● Data shown
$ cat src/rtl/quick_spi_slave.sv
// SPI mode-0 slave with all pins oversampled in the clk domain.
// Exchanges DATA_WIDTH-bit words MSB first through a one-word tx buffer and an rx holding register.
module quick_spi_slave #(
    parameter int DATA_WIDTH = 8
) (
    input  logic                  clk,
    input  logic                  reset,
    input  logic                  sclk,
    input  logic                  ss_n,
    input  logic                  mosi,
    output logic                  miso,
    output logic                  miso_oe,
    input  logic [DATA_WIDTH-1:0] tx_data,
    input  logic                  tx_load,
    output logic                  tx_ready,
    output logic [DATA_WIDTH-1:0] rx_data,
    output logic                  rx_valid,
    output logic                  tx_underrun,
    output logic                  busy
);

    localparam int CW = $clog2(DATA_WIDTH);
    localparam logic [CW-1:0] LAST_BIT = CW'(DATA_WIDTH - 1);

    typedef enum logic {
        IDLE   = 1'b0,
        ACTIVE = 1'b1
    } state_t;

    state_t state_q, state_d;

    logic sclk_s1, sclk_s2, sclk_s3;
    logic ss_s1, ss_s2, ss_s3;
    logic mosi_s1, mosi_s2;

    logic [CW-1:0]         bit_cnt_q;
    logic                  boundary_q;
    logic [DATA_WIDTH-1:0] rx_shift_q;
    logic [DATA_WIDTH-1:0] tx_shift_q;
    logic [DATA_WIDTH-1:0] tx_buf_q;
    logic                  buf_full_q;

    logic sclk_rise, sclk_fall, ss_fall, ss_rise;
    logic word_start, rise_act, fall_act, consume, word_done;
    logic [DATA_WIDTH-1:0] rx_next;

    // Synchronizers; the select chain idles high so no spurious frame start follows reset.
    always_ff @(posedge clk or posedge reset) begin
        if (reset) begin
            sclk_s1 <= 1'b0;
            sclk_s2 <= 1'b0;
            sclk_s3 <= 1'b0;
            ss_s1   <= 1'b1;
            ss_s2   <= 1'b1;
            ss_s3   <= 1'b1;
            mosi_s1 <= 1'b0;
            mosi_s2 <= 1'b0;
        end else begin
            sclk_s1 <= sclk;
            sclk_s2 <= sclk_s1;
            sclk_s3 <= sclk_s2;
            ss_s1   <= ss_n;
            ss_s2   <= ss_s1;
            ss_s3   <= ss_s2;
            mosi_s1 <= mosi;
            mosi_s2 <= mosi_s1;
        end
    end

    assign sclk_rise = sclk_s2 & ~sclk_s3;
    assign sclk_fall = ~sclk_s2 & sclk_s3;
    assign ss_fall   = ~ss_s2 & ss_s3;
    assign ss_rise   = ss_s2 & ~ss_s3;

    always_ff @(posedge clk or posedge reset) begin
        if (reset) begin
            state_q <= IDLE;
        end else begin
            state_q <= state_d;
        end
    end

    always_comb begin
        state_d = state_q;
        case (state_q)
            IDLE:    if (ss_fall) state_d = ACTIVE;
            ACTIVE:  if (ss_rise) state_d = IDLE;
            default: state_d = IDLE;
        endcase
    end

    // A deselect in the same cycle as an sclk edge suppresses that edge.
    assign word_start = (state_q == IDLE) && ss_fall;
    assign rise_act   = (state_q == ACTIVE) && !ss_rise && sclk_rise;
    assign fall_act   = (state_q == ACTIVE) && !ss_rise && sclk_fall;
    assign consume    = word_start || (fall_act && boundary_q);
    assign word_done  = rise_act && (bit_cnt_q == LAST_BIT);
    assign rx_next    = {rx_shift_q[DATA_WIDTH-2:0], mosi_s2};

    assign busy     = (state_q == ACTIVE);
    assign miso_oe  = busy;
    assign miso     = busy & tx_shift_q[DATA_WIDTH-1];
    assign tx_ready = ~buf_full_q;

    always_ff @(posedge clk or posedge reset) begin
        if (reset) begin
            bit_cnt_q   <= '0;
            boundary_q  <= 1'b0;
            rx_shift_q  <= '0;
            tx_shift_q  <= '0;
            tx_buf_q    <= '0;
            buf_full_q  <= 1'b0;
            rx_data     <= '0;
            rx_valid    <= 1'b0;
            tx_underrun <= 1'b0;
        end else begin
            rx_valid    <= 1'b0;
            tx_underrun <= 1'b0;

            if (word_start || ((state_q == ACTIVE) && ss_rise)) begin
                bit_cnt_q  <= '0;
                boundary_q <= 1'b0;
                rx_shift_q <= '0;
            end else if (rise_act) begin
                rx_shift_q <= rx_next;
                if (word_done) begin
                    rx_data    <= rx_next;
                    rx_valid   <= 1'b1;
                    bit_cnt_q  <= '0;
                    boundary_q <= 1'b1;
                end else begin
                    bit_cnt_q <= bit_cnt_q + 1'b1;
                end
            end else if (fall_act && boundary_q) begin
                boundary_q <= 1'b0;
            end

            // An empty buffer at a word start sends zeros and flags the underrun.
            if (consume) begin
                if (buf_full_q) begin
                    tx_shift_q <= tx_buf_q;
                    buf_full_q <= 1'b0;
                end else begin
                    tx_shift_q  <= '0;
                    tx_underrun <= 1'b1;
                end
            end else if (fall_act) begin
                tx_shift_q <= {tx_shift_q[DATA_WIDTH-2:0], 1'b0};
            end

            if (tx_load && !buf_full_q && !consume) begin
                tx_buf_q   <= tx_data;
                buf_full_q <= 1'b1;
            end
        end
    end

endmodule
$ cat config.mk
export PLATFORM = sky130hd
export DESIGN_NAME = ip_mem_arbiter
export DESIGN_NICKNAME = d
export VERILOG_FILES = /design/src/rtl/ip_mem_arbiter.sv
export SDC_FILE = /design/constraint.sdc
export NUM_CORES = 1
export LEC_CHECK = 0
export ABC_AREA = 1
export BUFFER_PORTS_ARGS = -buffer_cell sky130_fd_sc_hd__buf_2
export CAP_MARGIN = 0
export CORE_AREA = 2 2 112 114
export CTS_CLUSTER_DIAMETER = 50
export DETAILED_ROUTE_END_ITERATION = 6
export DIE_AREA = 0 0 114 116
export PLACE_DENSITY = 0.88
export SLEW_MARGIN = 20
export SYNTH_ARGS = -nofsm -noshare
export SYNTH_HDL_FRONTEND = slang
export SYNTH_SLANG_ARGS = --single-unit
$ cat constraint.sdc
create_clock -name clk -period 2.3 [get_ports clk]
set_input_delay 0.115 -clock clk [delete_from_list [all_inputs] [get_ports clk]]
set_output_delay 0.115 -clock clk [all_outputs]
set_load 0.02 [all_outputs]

● How to complete this task
Leave out every line after the one with "logic ss_s1, ss_s2, ss_s3;". Reproduce the material above exactly from its first line through that line.

● Answer for this exercise
$ cat src/rtl/quick_spi_slave.sv
// SPI mode-0 slave with all pins oversampled in the clk domain.
// Exchanges DATA_WIDTH-bit words MSB first through a one-word tx buffer and an rx holding register.
module quick_spi_slave #(
    parameter int DATA_WIDTH = 8
) (
    input  logic                  clk,
    input  logic                  reset,
    input  logic                  sclk,
    input  logic                  ss_n,
    input  logic                  mosi,
    output logic                  miso,
    output logic                  miso_oe,
    input  logic [DATA_WIDTH-1:0] tx_data,
    input  logic                  tx_load,
    output logic                  tx_ready,
    output logic [DATA_WIDTH-1:0] rx_data,
    output logic                  rx_valid,
    output logic                  tx_underrun,
    output logic                  busy
);

    localparam int CW = $clog2(DATA_WIDTH);
    localparam logic [CW-1:0] LAST_BIT = CW'(DATA_WIDTH - 1);

    typedef enum logic {
        IDLE   = 1'b0,
        ACTIVE = 1'b1
    } state_t;

    state_t state_q, state_d;

    logic sclk_s1, sclk_s2, sclk_s3;
    logic ss_s1, ss_s2, ss_s3;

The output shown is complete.